* WHAT NEEDS TO BE DONE *
Exactly as they stand, the data below are to be printed again.

* AVAILABLE RECORDS *

========================================================================

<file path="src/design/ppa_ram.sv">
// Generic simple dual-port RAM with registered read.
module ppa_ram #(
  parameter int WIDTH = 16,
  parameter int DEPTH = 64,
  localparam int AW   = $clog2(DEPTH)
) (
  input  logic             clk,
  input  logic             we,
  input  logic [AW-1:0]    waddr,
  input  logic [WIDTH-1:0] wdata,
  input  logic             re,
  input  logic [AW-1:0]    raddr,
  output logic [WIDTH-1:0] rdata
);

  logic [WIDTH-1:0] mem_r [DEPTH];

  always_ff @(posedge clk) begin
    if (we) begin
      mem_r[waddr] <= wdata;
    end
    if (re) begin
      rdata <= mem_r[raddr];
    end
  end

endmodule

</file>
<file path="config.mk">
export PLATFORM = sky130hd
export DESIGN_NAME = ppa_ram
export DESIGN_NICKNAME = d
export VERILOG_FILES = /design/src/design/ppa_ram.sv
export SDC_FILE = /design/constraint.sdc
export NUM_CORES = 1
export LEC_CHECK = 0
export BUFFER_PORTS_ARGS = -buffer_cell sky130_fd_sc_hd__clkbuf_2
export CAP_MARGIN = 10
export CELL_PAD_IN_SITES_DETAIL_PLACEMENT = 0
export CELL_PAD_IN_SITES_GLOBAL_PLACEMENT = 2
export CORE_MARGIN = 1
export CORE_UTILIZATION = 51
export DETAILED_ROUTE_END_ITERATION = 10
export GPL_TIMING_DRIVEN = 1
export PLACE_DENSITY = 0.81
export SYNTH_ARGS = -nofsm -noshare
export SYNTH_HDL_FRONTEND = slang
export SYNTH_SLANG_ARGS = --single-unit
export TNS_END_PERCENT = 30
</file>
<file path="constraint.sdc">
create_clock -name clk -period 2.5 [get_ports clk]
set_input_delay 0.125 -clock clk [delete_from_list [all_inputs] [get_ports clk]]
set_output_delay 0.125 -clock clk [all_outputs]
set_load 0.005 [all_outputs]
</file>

========================================================================

* EXPECTED ANSWER *
<file path="src/design/ppa_ram.sv">
// Generic simple dual-port RAM with registered read.
module ppa_ram #(
  parameter int WIDTH = 16,
  parameter int DEPTH = 64,
  localparam int AW   = $clog2(DEPTH)
) (
  input  logic             clk,
  input  logic             we,
  input  logic [AW-1:0]    waddr,
  input  logic [WIDTH-1:0] wdata,
  input  logic             re,
  input  logic [AW-1:0]    raddr,
  output logic [WIDTH-1:0] rdata
);

  logic [WIDTH-1:0] mem_r [DEPTH];

  always_ff @(posedge clk) begin
    if (we) begin
      mem_r[waddr] <= wdata;
    end
    if (re) begin
      rdata <= mem_r[raddr];
    end
  end

endmodule

</file>
<file path="config.mk">
export PLATFORM = sky130hd
export DESIGN_NAME = ppa_ram
export DESIGN_NICKNAME = d
export VERILOG_FILES = /design/src/design/ppa_ram.sv
export SDC_FILE = /design/constraint.sdc
export NUM_CORES = 1
export LEC_CHECK = 0
export BUFFER_PORTS_ARGS = -buffer_cell sky130_fd_sc_hd__clkbuf_2
export CAP_MARGIN = 10
export CELL_PAD_IN_SITES_DETAIL_PLACEMENT = 0
export CELL_PAD_IN_SITES_GLOBAL_PLACEMENT = 2
export CORE_MARGIN = 1
export CORE_UTILIZATION = 51
export DETAILED_ROUTE_END_ITERATION = 10
export GPL_TIMING_DRIVEN = 1
export PLACE_DENSITY = 0.81
export SYNTH_ARGS = -nofsm -noshare
export SYNTH_HDL_FRONTEND = slang
export SYNTH_SLANG_ARGS = --single-unit
export TNS_END_PERCENT = 30
</file>
<file path="constraint.sdc">
create_clock -name clk -period 2.5 [get_ports clk]
set_input_delay 0.125 -clock clk [delete_from_list [all_inputs] [get_ports clk]]
set_output_delay 0.125 -clock clk [all_outputs]
set_load 0.005 [all_outputs]
</file>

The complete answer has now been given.